The apartment has a fireplace (that
doesn’t work) and tile floors, which of course is great to walk on barefoot
when it’s freezing. Still, it turns into
a decent enough place with a six pack in the fridge and a Conan the Barbarian
poster on the wall:
It really ties the room together.
It’s an
interesting neighborhood. A couple months ago I was coming home from school. I walked
up my driveway and I saw my neighbor standing in front of my house:
JUST
KIDDING THAT’S A MOOSE. A MOOSE WITH
HORNS. A BULL MOOSE IS IN MY LAWN. I didn’t notice him until there couldn’t have
been more than twenty feet between us (picture taken later). It
was huge.
Each noticed the other at the same time, and froze with the same jolt
of adrenaline. Our eyes met. These
things charge people, don’t they? I
thought. Shit. I moved as fast as I
could without making sudden movements behind my landlord’s car. There now being a physical barrier between
us, I backed away down the driveway, and into the dirt road.
Well,
what do I do now? There he was, blocking
my building’s front door, gnawing cheerfully on a shrub. I decided I wouldn’t try to scare him away,
since I didn’t feel like getting killed.
But I couldn’t get inside with him in front of my door. All I could do was wait in the street.
I
must’ve stood for twenty minutes, watching him eat. His bored, dumb eyes mocked me. So,
moose, I thought. Despite the toys and contrivances of Man, you
have defeated me. it was then that
the door opened, and my landlord stepped out.

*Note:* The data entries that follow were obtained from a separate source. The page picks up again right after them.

--- config.mk ---
export PLATFORM = sky130hd
export DESIGN_NAME = spes_core
export DESIGN_NICKNAME = d
export VERILOG_FILES = /design/src/hdl/spes_pkg.sv /design/src/hdl/spes_tmr_if.sv /design/src/hdl/spes_timer.sv /design/src/hdl/spes_core.sv
export SDC_FILE = /design/constraint.sdc
export NUM_CORES = 1
export LEC_CHECK = 0
export BUFFER_PORTS_ARGS = -buffer_cell sky130_fd_sc_hd__buf_2
export CAP_MARGIN = 20
export CELL_PAD_IN_SITES_DETAIL_PLACEMENT = 1
export CELL_PAD_IN_SITES_GLOBAL_PLACEMENT = 1
export CORE_MARGIN = 3
export CORE_UTILIZATION = 50
export CTS_CLUSTER_DIAMETER = 30
export DETAILED_ROUTE_END_ITERATION = 10
export PLACE_DENSITY_LB_ADDON = 0.2
export SYNTH_ARGS = -nofsm -noshare
export SYNTH_HDL_FRONTEND = slang
export SYNTH_SLANG_ARGS = --single-unit
--- constraint.sdc ---
create_clock -name clk -period 27.1 [get_ports clk]
set_input_delay 5.42 -clock clk [delete_from_list [all_inputs] [get_ports clk]]
set_output_delay 5.42 -clock clk [all_outputs]
set_load 0.01 [all_outputs]
--- src/hdl/spes_pkg.sv ---
package spes_pkg;
  // register byte offsets
  localparam logic [7:0] REG_CTRL = 8'h00;
  localparam logic [7:0] REG_SEL_TMO = 8'h04;
  localparam logic [7:0] REG_DISC_TMO = 8'h08;
  localparam logic [7:0] REG_OP_TMO = 8'h0C;
  localparam logic [7:0] REG_PHASE_MASK = 8'h10;
  localparam logic [7:0] REG_STATUS = 8'h14;
  localparam logic [7:0] REG_SENSE = 8'h18;

  // control register fields
  localparam int CTRL_START_BIT = 0;
  localparam int CTRL_INHIBIT_BIT = 1;

  // status register fields
  localparam int STAT_BUSY_BIT = 0;
  localparam int STAT_DONE_BIT = 1;
  localparam int STAT_CODE_LSB = 8;
  localparam int STAT_SCSI_LSB = 16;

  // reset values
  localparam logic [15:0] TMO_RESET = 16'h0000;
  localparam logic [7:0] PHASE_MASK_RESET = 8'hCF;

  // error codes posted in the status block
  localparam logic [7:0] ERR_NONE = 8'h00;
  localparam logic [7:0] ERR_HOST_BUS = 8'h15;
  localparam logic [7:0] ERR_OP_TIMEOUT = 8'h16;
  localparam logic [7:0] ERR_SEL_TIMEOUT = 8'h1E;
  localparam logic [7:0] ERR_DISC_TIMEOUT = 8'h1F;
  localparam logic [7:0] ERR_PARITY = 8'h20;
  localparam logic [7:0] ERR_BUS_FREE = 8'h21;
  localparam logic [7:0] ERR_BAD_STATUS = 8'h23;
  localparam logic [7:0] ERR_BAD_PHASE = 8'h24;

  // scsi status byte values
  localparam logic [7:0] SCSI_GOOD = 8'h00;
  localparam logic [7:0] SCSI_CHECK = 8'h02;

  // timeout tick timing
  localparam int CLK_PERIOD_NS = 4;
  localparam int TMO_TICK_NS = 1000;
  localparam int TICK_CYCLES = (TMO_TICK_NS + CLK_PERIOD_NS - 1) /
    CLK_PERIOD_NS;

  typedef enum logic [2:0] {
    ST_IDLE = 3'b000,
    ST_SELECT = 3'b001,
    ST_CONN = 3'b010,
    ST_DISC = 3'b011,
    ST_SENSE = 3'b100
  } spes_state_t;
endpackage

--- src/hdl/spes_tmr_if.sv ---
`timescale 1ns/1ps
interface spes_tmr_if;
  logic run;
  logic [15:0] limit;
  logic expired;
  modport ctl (output run, output limit, input expired);
  modport tmr (input run, input limit, output expired);
endinterface

--- src/hdl/spes_timer.sv ---
`timescale 1ns/1ps
module spes_timer
  import spes_pkg::*;
#(
  parameter int TICK_CYC = TICK_CYCLES
) (
  input wire logic clk,
  input wire logic sys_rst,
  spes_tmr_if.tmr t
);
  logic [15:0] pre_reg;
  logic [15:0] cnt_reg;
  logic fired_reg;
  logic exp_reg;
  wire tick = (pre_reg == 16'(TICK_CYC - 1));
  wire hit = t.run && !fired_reg && (t.limit != 16'h0000) &&
    (cnt_reg >= t.limit);

  // counts ticks while run is high, clears when it drops; zero limit = off
  always_ff @(posedge clk or posedge sys_rst) begin
    if (sys_rst) begin
      pre_reg <= 16'h0000;
      cnt_reg <= 16'h0000;
      fired_reg <= 1'b0;
      exp_reg <= 1'b0;
    end else if (!t.run) begin
      pre_reg <= 16'h0000;
      cnt_reg <= 16'h0000;
      fired_reg <= 1'b0;
      exp_reg <= 1'b0;
    end else begin
      pre_reg <= tick ? 16'h0000 : pre_reg + 16'h0001;
      if (tick && cnt_reg != 16'hFFFF) begin
        cnt_reg <= cnt_reg + 16'h0001;
      end
      fired_reg <= fired_reg | hit;
      exp_reg <= hit;
    end
  end

  assign t.expired = exp_reg;
endmodule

His eyes, too, met the moose’s, and they regarded each other with what I
can only call a bored acknowledgement, like when you see a coworker on a
Tuesday morning. There clearly being
some mutual understanding between them, he walked out the door, perhaps five
feet from certain death, and asked me what I was doing standing there. “He won’t hurt you,” my landlord said,
rolling his eyes at the effete delicacy of people from the Lower 48. “Just walk
by him and go inside.” I looked
back. The moose had moved to about ten
feet from the door. Just walk by him…
So, gathering up my courage, that’s
what I did, more than meeting my recommended daily intake of mortal
danger. Sure enough, the moose didn’t
bother me at all, probably because my landlord told him I was cool.